On May 18th,2023 I turned 50.  I guess that only happens once in a lifetime (along with every birthday).  Some days I feel like I am 20, some days I feel like I am 50 and some days I feel like I am 80.  I feel like I look 30 and often wish I was 80.  They say age is only a number and, in many ways, I would have to agree with that.  But there feels like there is something different about 50.  I feel like 50 is when you become officially old.  And there is no turning back.  Thank goodness you only turn 50 once.

Part of me is so glad that I am 50 and not 18.  I don’t know if I could face the world if I was 18.  I suppose the good thing about being 18 today is that you basically have no idea what you missed out on and what the world used to be like.  As a Canadian, I am 100% convinced that I grew up during the best times in the history of the human species.  We didn’t grow up with many of the hardships of our grandparents and parents lived with.  We missed the World Wars.  We grew up with the best Saturday morning cartoons, music and daily personal freedoms.  We experienced life before technology and social media.  While many of the older movies may not have been as good as “some” of the movies made today all the TV shows are true classics (Dukes of Hazard, Magnum PI and Miami Vice to name a few).  Going to the dentist now seems a lot more pleasant than my mom’s horror stories.

When I reflect on how life and society have trended from my childhood I am sickened and so thankful to not have kids.  So sorry for today’s generation and what they will ultimately face before they turn 50.  I have considered many aspects of society and I find not only virtually no improvements but trending downwards.  The left and political correctness have successfully divided the people against each other.  And in the name of “saving the planet” world governments are destroying the fabric of society with no accountability.  Social media has exposed government corruption at unprecedented levels with zero accountability but we the people have become soft as long as social media can distract us from the real world.  As a Canadian, in my lifetime one man is single-handedly wrecking one of the greatest countries in the world.  Like I said some days I wish I was 80.

I have tried to live my life with no regrets but I almost find the harder you try living with no regrets the more regrets are revealed.  Some regrets are the results of your own consequences; some regrets come with the hand you are dealt in life.  As the days pass so it is harder to rectify the regrets.  I have tried to live a life of risk and adventure and to follow my heart for fear of losing my heart.  And after 50 years….?  I still have no clue or purpose about my life or how I have arrived where I have or why I am even on this planet.  No clues!

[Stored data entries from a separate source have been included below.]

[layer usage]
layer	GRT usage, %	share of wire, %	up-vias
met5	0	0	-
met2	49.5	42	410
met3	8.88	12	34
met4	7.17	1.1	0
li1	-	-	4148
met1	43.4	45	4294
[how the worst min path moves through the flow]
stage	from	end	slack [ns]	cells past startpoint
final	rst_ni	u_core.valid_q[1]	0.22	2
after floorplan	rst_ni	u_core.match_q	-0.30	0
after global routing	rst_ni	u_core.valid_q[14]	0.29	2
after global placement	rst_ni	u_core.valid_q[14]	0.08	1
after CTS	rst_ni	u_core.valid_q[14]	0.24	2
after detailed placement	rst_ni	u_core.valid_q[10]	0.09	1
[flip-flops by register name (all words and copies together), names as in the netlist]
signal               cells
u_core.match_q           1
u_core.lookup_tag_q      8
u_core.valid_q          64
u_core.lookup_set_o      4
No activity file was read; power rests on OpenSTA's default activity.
<file path="src/logic/cache_geom_pkg.sv">
// Fixed geometry of 16 sets x 4 ways x 4 words; changing it means rebuilding every block
package cache_geom_pkg;

    localparam int unsigned N_SETS     = 16;
    localparam int unsigned N_WAYS     = 4;
    localparam int unsigned LINE_WORDS = 4;
    localparam int unsigned WORD_BITS  = 32;
    localparam int unsigned TAG_BITS   = 8;

    typedef logic [$clog2(N_SETS)-1:0]     set_t;
    typedef logic [TAG_BITS-1:0]           tag_t;
    typedef logic [$clog2(LINE_WORDS)-1:0] word_idx_t;
    typedef logic [N_WAYS-1:0]             way_vec_t;
    typedef logic [WORD_BITS-1:0]          word_t;
    typedef logic [WORD_BITS/8-1:0]        be_t;

    // Flat index into a per-way data RAM, set in the upper bits
    typedef logic [$clog2(N_SETS*LINE_WORDS)-1:0] data_addr_t;

    // One directory entry; valid bits live in flops, not in the RAM
    typedef struct packed {
        tag_t tag;
    } dir_entry_t;

endpackage

</file>
<file path="src/logic/cache_op_pkg.sv">
// Operation selects only; encodings are internal and never leave the design
package cache_op_pkg;

    typedef enum logic {
        INIT_SWEEP,
        INIT_DONE
    } init_state_e;

    typedef enum logic [1:0] {
        DIR_IDLE,
        DIR_INIT,
        DIR_MATCH,
        DIR_REFILL
    } dir_op_e;

    typedef enum logic [1:0] {
        DATA_IDLE,
        DATA_READ,
        DATA_WRITE,
        DATA_REFILL
    } data_op_e;

endpackage

</file>
<file path="src/logic/dir_init.sv">
// Runs exactly once per reset; ready_o rises N_SETS cycles after rst_ni is released
`timescale 1ns/1ps

module dir_init (
    input  logic                 clk_i,
    input  logic                 rst_ni,
    output logic                 busy_o,
    output cache_geom_pkg::set_t sweep_set_o,
    output logic                 ready_o
);
    import cache_geom_pkg::*;
    import cache_op_pkg::*;

    init_state_e state_q;
    set_t        set_q;

    always_ff @(posedge clk_i or negedge rst_ni) begin
        if (!rst_ni) begin
            state_q <= INIT_SWEEP;
            set_q   <= '0;
        end else if (state_q == INIT_SWEEP) begin
            set_q <= set_q + 1'b1;
            // Last set written on this edge
            if (set_q == set_t'(N_SETS - 1)) begin
                state_q <= INIT_DONE;
            end
        end
    end

    assign busy_o      = (state_q == INIT_SWEEP);
    assign ready_o     = (state_q == INIT_DONE);
    assign sweep_set_o = set_q;

endmodule

</file>
<file path="config.mk">
export PLATFORM = sky130hd
export DESIGN_NAME = dir_init
export DESIGN_NICKNAME = d
export VERILOG_FILES = /design/src/logic/cache_geom_pkg.sv /design/src/logic/cache_op_pkg.sv /design/src/logic/dir_init.sv
export SDC_FILE = /design/constraint.sdc
export NUM_CORES = 1
export LEC_CHECK = 0
export BUFFER_PORTS_ARGS = -buffer_cell sky130_fd_sc_hd__buf_2
export CORE_AREA = 8 8 45 47
export DETAILED_ROUTE_END_ITERATION = 8
export DIE_AREA = 0 0 53 55
export PLACE_DENSITY_LB_ADDON = 0.12
export RECOVER_POWER = 50
export SYNTH_ARGS = -nofsm -noshare
export SYNTH_HDL_FRONTEND = slang
export SYNTH_SLANG_ARGS = --single-unit
</file>
<file path="constraint.sdc">
create_clock -name clk_i -period 1.6 [get_ports clk_i]
set_clock_uncertainty 0.15 [all_clocks]
set_input_delay 0.32 -clock clk_i [delete_from_list [all_inputs] [get_ports clk_i]]
set_output_delay 0.32 -clock clk_i [all_outputs]
set_load 0.05 [all_outputs]
</file>
# == After elaboration in Yosys (flattened, before gate mapping) ==
# Cells that the tools add are included.
# word_totals
elab_cells,7
regBits,5
output_inout_bits,6
inputBits,2
# classes
n_eq_ne,1
n_bitwise,1
n_mux,2
add_sub_neg,1
# op_table
cell,n
$add A4 B1 Y4 const B,1
$eq A4 B4 Y1 const B,1
$mux W1,2
$not A1 Y1,1

# == Depth between registers and ports, before layout ==
# Gate-level depths: netlist of the first run.
# depth
depth_word,3
ltp_mapped,3
mapped_depth_nobuf,3

# == Worst setup path before layout of the first run ==
# OpenSTA, ideal clock, no wires.
# synth_timing
kind,flip-flop to flip-flop
startpoint,register set_q[0] (netlist: sweep_set_o[0])
endpoint,register set_q[1] (netlist: sweep_set_o[1])
t_required_ns,1.325
arrival_time_ns,1.258
path_stages_with_launch,3
n_path_buf,0
setup_ns,0.125
slack_ns,0.067
period_less_slack_ns,1.533
cell_sequence,dfrtp_1 > ha_1 > mux2_2
# synth_between
elab_chain_cells,1
# synth_rtl
item,line,text
start: declaration,dir_init.sv:15,set_t set_q;
start signal: assignment,dir_init.sv:22,set_q <= set_q + 1'b1;
$add A4 B1 Y4,dir_init.sv:22,
# No other way between the ends.
# A chain may end at the register's enable or synchronous reset.

# == Worst setup path after layout of the first run ==
# layout_timing
startpoint,register state_q (netlist: ready_o)
endpoint,output port busy_o
# layout_between
elab_chain_cells,1
# layout_rtl
item,line,text
start: declaration,dir_init.sv:14,init_state_e state_q;
start signal: assignment,dir_init.sv:19,state_q <= INIT_SWEEP;
start signal: assignment,dir_init.sv:25,state_q <= INIT_DONE;
$not A1 Y1,dir_init.sv:30,assign busy_o = (state_q == INIT_SWEEP);
end: declaration,dir_init.sv:7,"output logic busy_o,"
# No other way between the ends.

==> impl_metrics.csv, run 1 <==
group,metric,value,unit
worst_hold_path,worstHoldPathType,"in -> async",
die,dieHeight,55,microns
clock_network,clk_pin_slew,0.05,ns
grt,grt_usage,4.053,%
timing,finalSetupViolations,0,
yosys,syn_area,217.7,sq um
finish,diodes,0,
place,dp_cells,38,
grt,grt_pass1_vias,172,
grt,grt_overflow,0,
grt,antenna_found_initial,0,
place,place.gp.congestion,0.6009,
power,power,278.1,uW
timing,worst_pin_slew,0.2903,ns
timing,period_needed,1.497,ns
yosys,synth_seq_cells,5,
clock_network,cts_root_buffer,"clkbuf_4",
clock_network,post_cts_buffers,0,
die,rows,14,
detailed_routing,ant_nets,0,
detailed_routing,wl_per_cell,11.51,microns
place,placed_area,272.8,sq um
timing,timing.fmax,668.2,MHz
grt,grt_pass1_wl,779,microns
place,io_buffers,7,
setup_path,crit_buf_inv,2,
setup_path,cp_cell_sequence,"inv_1, buf_2",
clock_network,cts_tree,"built",
setup_path,rr_endpoint,"sweep_set_o[1]",
power,p_leak,0.1529,nW
finish,stdcell_area,292.8,sq um
yosys,synth_nets,18,
timing,setup_ws,0.1033,ns
timing,rsz0062_at_grt,"no",
yosys,synth_cell_types,9,
yosys,synth_area_leaders,"dfrtp_1 (57%), xnor2_1 (12%), nand4b_4 (11%)",
die,dieArea,0.002915,sq mm
clock_network,clock_path_buffers,2,
setup_path,critPathKind,"reg -> out",
finish,drive_gt1_share,37.04,%
die,start_util,15.73,%
detailed_routing,drt-total-wl,495,microns
timing,hold_viol,0,
detailed_routing,dr_total_vias,149,
detailed_routing,drtIter0Drc,1,
yosys,syn_inst,15,
setup_path,rr_startpoint,"sweep_set_o[0]",
setup_path,start_kind,"flop",
die,die_w,53,microns
setup_path,slowest_stage,"dfrtp_1",
setup_path,crit_family,"flip-flops",
die,coreArea,0.001384,sq mm
timing,maxSlewViolCount,0,
yosys,yosysWarnings,0,
setup_path,rr_worst_depth,2,
yosys,avgSynthCellArea,14.51,sq um
run_status,status,"finished clean",
setup_path,path_depth,2,
place,hpwl,379,microns
clock_network,cts_buffers,3,
die,ios,8,
setup_path,reg2reg_slack,0.37,ns
setup_path,max_stage_delay,0.43,ns
finish,syn2layout_area_growth,34.48,%
finish,most-common-layout-cells,"buf_2 (6), dfrtp_1 (5), xnor2_1 (3), clkbuf_4 (3), clkbuf_1 (2)",
grt,grt_max_degree,7,
place,post-place-ws,0.3317,ns
setup_path,crit_path_end_kind,"output pin",
finish,nets,31,
setup_path,worstPathArrival,1.03,ns
power,ir_worst_vdd,298.3,uV
finish,final_common_cell,"buf_2",
clock_network,post_cts_resized,0,
clock_network,cts_max_level,1,
clock_network,insertion_delay,0.24,ns
finish,instances_no_fill,43,
clock_network,hold_buffers,1,
detailed_routing,viasPerCell,3.465,
yosys,yosysTopAreaCellShare,57.47,%
timing,slew_headroom,80.65,%
setup_path,cp.required,1.13,ns
detailed_routing,drc,0,
setup_path,path_max_fanout,6,
clock_network,cts.sinks,5,
timing,setup_tns,0,ns
detailed_routing,first_pass_iters,2,
flow_run,maxCapViolCount,0,
power,power_density,950.0,mW/mm^2
timing,min_period_over_period,93.54,%
yosys,synth_top_area_cell,"dfrtp_1",
yosys,yosysSeqAreaShare,57.47,%
## per-stage QoR
stage | hold slack [ns] | util, %
floorplan | -0.1256 | -
global placement | -0.001942 | 19.71
detailed placement | -0.005698 | 19.71
CTS | 0.2756 | 22.33
global route | 0.3521 | 21.16
finish | 0.3199 | 21.16
## worst max path at each step
| stage | endpoint | startpoint |
|---|---|---|
| 2_1_floorplan | sweep_set_o[1] | sweep_set_o[0] |
| 3_3_place_gp | sweep_set_o[1] | sweep_set_o[0] |
| 3_5_place_dp | sweep_set_o[1] | sweep_set_o[0] |
| 4_1_cts | busy_o | ready_o |
| 5_1_grt | busy_o | ready_o |
| 6_report | busy_o | ready_o |
## sequential cells by signal, indices dropped and copies added (netlist names)
signal / flops
ready_o: 1
sweep_set_o: 4
## worst reg2reg max path, cell delays in order (launching register included)
cell     delay [ns]
dfrtp_1        0.41
ha_1           0.30
mux2_2         0.26
## layer usage
metal  up-vias  share of wire, %  GRT usage, %
li1         73                 -             -
met1        71                41         3.364
met2         5                48         5.469
met3         0                11         3.209
met4         0                 0         5.172
met5         -                 0             0
## power breakdown
group          internal (mW)  switching (mW)  leakage (nW)  total [mW]
Clock                 0.0943          0.0520        0.0150       0.146
Sequential             0.127               0        0.0647       0.127
Combinational        0.00211         0.00279        0.0733     0.00491
## cell type report
| type | count | area (sq um) |
|---|---|---|
| inverters | 1 | 3.754 |
| repair buffers | 8 | 43.79 |
| clock buffers | 4 | 26.28 |
| fillers | 154 | 1091 |
| flip-flops and latches | 5 | 125.1 |
| well taps | 16 | 20.02 |
| multi-input cells | 9 | 73.82 |
## synthesized netlist by cell type
master,instances
dfrtp_1,5
xnor2_1,3
ha_1,1
inv_1,1
mux2_2,1
nand2_1,1
nand2b_1,1
nand3_1,1
nand4b_4,1
## cells by family after synthesis
family / synth area share (%)
flip-flops: 57.47
multiplexers: 5.172
AND/OR/NAND/NOR: 17.81
adder cells (fa/ha/maj): 5.746
buffers and inverters: 1.722
XOR/XNOR: 12.07
Power figures use the tool's default switching activity.
==> inputs of run 2 (changes only) <==
==> constraint.sdc (replaced) <==
create_clock -name clk_i -period 1.5 [get_ports clk_i]
set_clock_uncertainty 0.15 [all_clocks]
set_input_delay 0.3 -clock clk_i [delete_from_list [all_inputs] [get_ports clk_i]]
set_output_delay 0.3 -clock clk_i [all_outputs]
set_load 0.05 [all_outputs]
==> impl_metrics.csv, run 2 (synthesized netlist as in run 1, its figures left out) <==
group,metric,value,unit
power,internal-power,238.2,uW
power,power_frac_comb,1.8,%
timing,finalSetupViolations,0,
timing,slew_headroom,80.63,%
worst_hold_path,worstHoldPathType,"in -> async",
clock_network,post_cts_buffers,0,
timing,period_needed,1.413,ns
flow_run,maxCapViolCount,0,
power,clock_power_share,52.6,%
power,netSwitchingPower,58.13,uW
power,power_density,982.7,mW/mm^2
timing,timing.fmax,707.8,MHz
power,switching_share,19.62,%
clock_network,cts.sinks,5,
finish,most-common-layout-cells,"clkbuf_4 (4), buf_2 (4), xnor2_1 (3), dfrtp_2 (3)",
place,dp_cells,38,
clock_network,cts_tree,"built",
setup_path,start_kind,"flop",
finish,syn2layout_area_growth,38.51,%
setup_path,cp_cell_sequence,"inv_1, buf_4",
clock_network,clock_path_buffers,2,
finish,largest_reg_flops,4,
place,io_buffers,7,
grt,antenna_found_initial,0,
clock_network,cts_max_level,1,
detailed_routing,wl_per_cell,11.95,microns
finish,seqCellArea,128.9,sq um
timing,hold_viol,0,
clock_network,clk_pin_slew,0.04,ns
detailed_routing,first_pass_iters,2,
detailed_routing,drt-total-wl,514,microns
clock_network,cts_root_buffer,"clkbuf_4",
setup_path,slowest_stage,"dfrtp_2",
setup_path,crit_path_end_kind,"output pin",
clock_network,insertion_delay,0.24,ns
grt,grt_max_degree,7,
power,pwr-share-seq,45.7,%
timing,worst_pin_slew,0.2905,ns
finish,nets,31,
die,start_util,15.73,%
die,ios,8,
setup_path,cp.required,1.05,ns
die,rows,14,
grt,grt_pass1_vias,189,
die,coreArea,0.001384,sq mm
run_status,status,"finished clean",
setup_path,critPathKind,"reg -> out",
detailed_routing,viasPerCell,3.512,
finish,drive_gt1_share,48.15,%
power,ir_worst_vdd,398.6,uV
timing,setup_tns,0,ns
grt,grt_pass1_wl,862,microns
finish,finish.utilization,21.79,%
finish,diodes,0,
finish,multi_input_area,73.82,sq um
die,dieHeight,55,microns
clock_network,cts_buffers,3,
timing,min_period_over_period,94.19,%
setup_path,max_stage_delay,0.44,ns
finish,instances_no_fill,43,
die,dieArea,0.002915,sq mm
detailed_routing,dr_total_vias,151,
timing,rsz0062_at_grt,"no",
timing,holdWs,0.2968,ns
detailed_routing,drtIter0Drc,6,
power,power,296.3,uW
grt,grt_usage,4.822,%
setup_path,path_max_fanout,6,
detailed_routing,drc,0,
setup_path,worstPathArrival,0.96,ns
die,die_w,53,microns
timing,maxSlewViolCount,0,
detailed_routing,ant_nets,0,
finish,fillers,156,
grt,grt_overflow,0,
power,p_leak,0.1484,nW
place,place.gp.congestion,0.5985,
-- run 2: changes by cell type in the layout (fill, tap and decap cells not counted) --
| cell | previous run | this run |
|---|---|---|
| buf_2 | 6 | 4 |
| dfrtp_1 | 5 | 2 |
| dfrtp_2 | 0 | 3 |
| buf_4 | 0 | 1 |
| clkbuf_4 | 3 | 4 |
-- run 2: critical path, delay by kind of cell (launching register included) --
family   cells  cell delay, ns
buf+inv      2            0.27
flops        1            0.44
-- run 2: power by group through the flow --
stage	clock network [mW]	registers (mW)	logic [mW]
6_report	0.156	0.135	0.00524
5_1_grt	0.180	0.135	0.00623
4_1_cts	0.166	0.135	0.00587
3_5_place_dp	0	0.137	0.00381
3_3_place_gp	0	0.137	0.00390
2_1_floorplan	0	0.137	0.0000000674
-- run 2: per-stage QoR --
| stage | worst slack, ns | area (sq um) |
|---|---|---|
| final | 0.08710 | 301.5 |
| after global routing | 0.02796 | 301.5 |
| after CTS | 0.03544 | 315.3 |
| after detailed placement | 0.2580 | 276.5 |
| after global placement | 0.2516 | 276.5 |
| after floorplan | 0.1361 | 221.5 |
-- run 2: worst paths after layout --
| path | start | endpoint | slack (ns) | cells past startpoint |
|---|---|---|---|---|
| min in group clk_i | sweep_set_o[3] | sweep_set_o[3] | 0.34 | 1 |
| min | rst_ni | sweep_set_o[2] | 0.30 | 2 |
| max in group asynchronous | rst_ni | sweep_set_o[0] | 0.65 | 2 |
| max reg2reg | sweep_set_o[0] | sweep_set_o[1] | 0.27 | 2 |
| max | ready_o | busy_o | 0.09 | 2 |
| min reg2reg | sweep_set_o[3] | sweep_set_o[3] | 0.34 | 1 |
-- run 2: layer usage --
layer	routed length, microns	share of wire, %	global-route usage (%)
met3	84	16	6.150
met4	14	2.7	3.879
met5	0	0	0
met1	218	42	4.135
met2	197	38	5.664
-- run 2: cell type report --
| class | count | share of cell area [%] |
|---|---|---|
| sequential | 5 | 42.74 |
| multi-input combinational | 9 | 24.48 |
| inverter | 1 | 1.245 |
| tap | 16 | 6.639 |
| clock buffer | 4 | 8.714 |
| timing repair buffer | 8 | 16.18 |
-- run 2: timing repair --
action	4_1_cts	5_1_grt
hold endpoints to repair	5	0
gates resized for setup	1	1
hold buffers	1	0
setup endpoints to repair	1	1
cloned	0	0
==> inputs of run 3 (changes only) <==
--- a/config.mk
+++ b/config.mk
@@ -9,7 +9,6 @@
 export CORE_AREA = 8 8 45 47
 export DETAILED_ROUTE_END_ITERATION = 8
 export DIE_AREA = 0 0 53 55
-export PLACE_DENSITY_LB_ADDON = 0.12
 export RECOVER_POWER = 50
 export SYNTH_ARGS = -nofsm -noshare
 export SYNTH_HDL_FRONTEND = slang
==> impl_metrics.csv, run 3 (synthesized netlist as in run 1, its figures left out) <==
group,metric,value,unit
timing,setup_ws,0.06908,ns
die,ios,8,
clock_network,post_cts_buffers,0,
clock_network,cts_root_buffer,"clkbuf_4",
setup_path,start_kind,"flop",
clock_network,cts.sinks,5,
finish,most-common-layout-cells,"buf_2 (5), clkbuf_4 (4), xnor2_1 (3), dfrtp_2 (3)",
setup_path,path_max_fanout,6,
timing,timing.fmax,698.9,MHz
detailed_routing,drt-total-wl,466,microns
timing,holdWs,0.3036,ns
clock_network,cts_max_level,1,
setup_path,crit_path_end_kind,"output pin",
clock_network,clock_path_buffers,2,
finish,final_common_cell,"buf_2",
timing,finalSetupViolations,0,
detailed_routing,dr_total_vias,152,
detailed_routing,first_pass_iters,2,
finish,nets,31,
place,place.gp.congestion,0.6265,
clock_network,cts_buffers,3,
power,power_density,924.3,mW/mm^2
die,rows,14,
grt,grt_usage,4.334,%
die,dieHeight,55,microns
clock_network,insertion_delay,0.23,ns
timing,maxSlewViolCount,0,
timing,worst_pin_slew,0.2864,ns
die,start_util,15.73,%
setup_path,cp.required,1.05,ns
finish,drive_gt1_share,51.85,%
timing,slew_headroom,80.91,%
timing,rsz0062_at_grt,"no",
clock_network,clk_pin_slew,0.04,ns
detailed_routing,drc,0,
clock_network,cts_tree,"built",
setup_path,crit_path_end,"busy_o",
setup_path,cp_cell_sequence,"inv_1, clkbuf_4",
setup_path,rr_endpoint,"sweep_set_o[1]",
setup_path,rr_startpoint,"sweep_set_o[0]",
worst_hold_path,worstHoldPathType,"in -> async",
setup_path,max_stage_delay,0.44,ns
place,dp_cells,38,
grt,antenna_found_initial,0,
finish,multi_input_area,88.84,sq um
grt,grt_pass1_wl,765,microns
place,post-place-ws,0.2452,ns
detailed_routing,wl_per_cell,10.84,microns
detailed_routing,ant_nets,0,
setup_path,crit_start,"ready_o",
finish,diodes,0,
place,io_buffers,7,
setup_path,slowest_stage,"dfrtp_2",
power,p_leak,0.1782,nW
finish,largest_reg_flops,4,
setup_path,critPathKind,"reg -> out",
timing,hold_viol,0,
finish,fillers,156,
grt,grt_overflow,0,
timing,min_period_over_period,95.39,%
setup_path,rr_worst_depth,2,
timing,period_needed,1.431,ns
power,power,290.3,uW
grt,grt_pass1_vias,169,
die,die_w,53,microns
power,ir_worst_vdd,250.7,uV
die,dieArea,0.002915,sq mm
timing,setup_tns,0,ns
detailed_routing,drtIter0Drc,1,
finish,instances_no_fill,43,
flow_run,maxCapViolCount,0,
run_status,status,"finished clean",
setup_path,reg2reg_slack,0.24,ns
setup_path,worstPathArrival,0.98,ns
finish,syn2layout_area_growth,44.25,%
die,coreArea,0.001384,sq mm
finish,seqCellArea,128.9,sq um
detailed_routing,viasPerCell,3.535,
grt,grt_max_degree,7,
-- run 3: changes by cell type in the layout (fill, tap and decap cells not counted) --
| cell | previous run | this run |
|---|---|---|
| buf_2 | 4 | 5 |
| buf_4 | 1 | 0 |
| nand4b_1 | 1 | 0 |
| nand4b_4 | 0 | 1 |
-- run 3: metrics by stage --
step                      utilization, %  cell area [sq um]
after detailed placement           19.98              276.5
final                              22.69              314.1
after global placement             19.98              276.5
after CTS                          22.60              312.8
after global routing               22.69              314.1
after floorplan                        -              221.5
-- run 3: worst min-delay path by stage --
stage	cells past startpoint	slack [ns]	to
after floorplan	0	-0.15	ready_o
after global routing	2	0.32	sweep_set_o[2]
after global placement	1	-0.03	sweep_set_o[2]
after CTS	2	0.26	sweep_set_o[2]
final	2	0.30	sweep_set_o[2]
after detailed placement	1	-0.03	sweep_set_o[2]
-- run 3: area by class of cell --
cell class,count,area share [%]
flip-flops and latches,5,41.04
well taps,16,6.375
multi-input cells,9,28.29
repair buffers,8,14.74
inverters,1,1.195
clock buffers,4,8.367
-- run 3: routing by layer --
layer	routed length [microns]	track usage, %	vias up	share of wire, %
li1	-	-	75	-
met1	199	3.994	69	43
met2	180	4.297	8	39
met3	85	4.278	0	18
met4	0	6.466	0	0
met5	0	0	-	0
-- run 3: timing repair --
item                       CTS  global route
hold buffers                 1             0
setup endpoints to repair    0             1
hold endpoints to repair     5             0
gates resized for setup      0             1
-- run 3: where the power goes --
| part | switching [mW] | total (mW) | internal, mW |
|---|---|---|---|
| clock network | 0.0495 | 0.150 | 0.100 |
| logic | 0.00293 | 0.00518 | 0.00225 |
| registers | 0 | 0.135 | 0.135 |
-- run 3: worst max-delay path: cells and delay by family, from the launching register on --
kind,cells,cell delay [ns]
buffers and inverters,2,0.31
DFF,1,0.44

Some of my personal lifetime highlights are buying a house right before my 20th birthday.  Turning a childhood hobby of keeping reptiles and amphibians in captivity into a wholesale/retail/educational business that at the height of its success had 13 employees.  Much of my 30s feel like a complete right off.  Getting my AZ truck driving license at 40 and successfully navigating the most difficult, hardest working and stressful job of my life driving 1.2 million kilometers crisscrossing North America.  Biking 26,000 kilometers across Canada during the winter and Covid-19 through the USA and Mexico to Belize.  And now trying to create a life these last 18 months by myself in the jungle.  Where virtually nothing has gone in my favor and every day is a battle against the elements and the people.  Reflection on many of my accomplishments causes me to respond with one word – meaningless.  It’s all meaningless.  I don’t say meaningless to take away from the experiences.  I am so thankful for those experiences.  I have also come to realize the great gift of not being able to take your possessions with you into death.  What a blessing for those of us who have no possessions!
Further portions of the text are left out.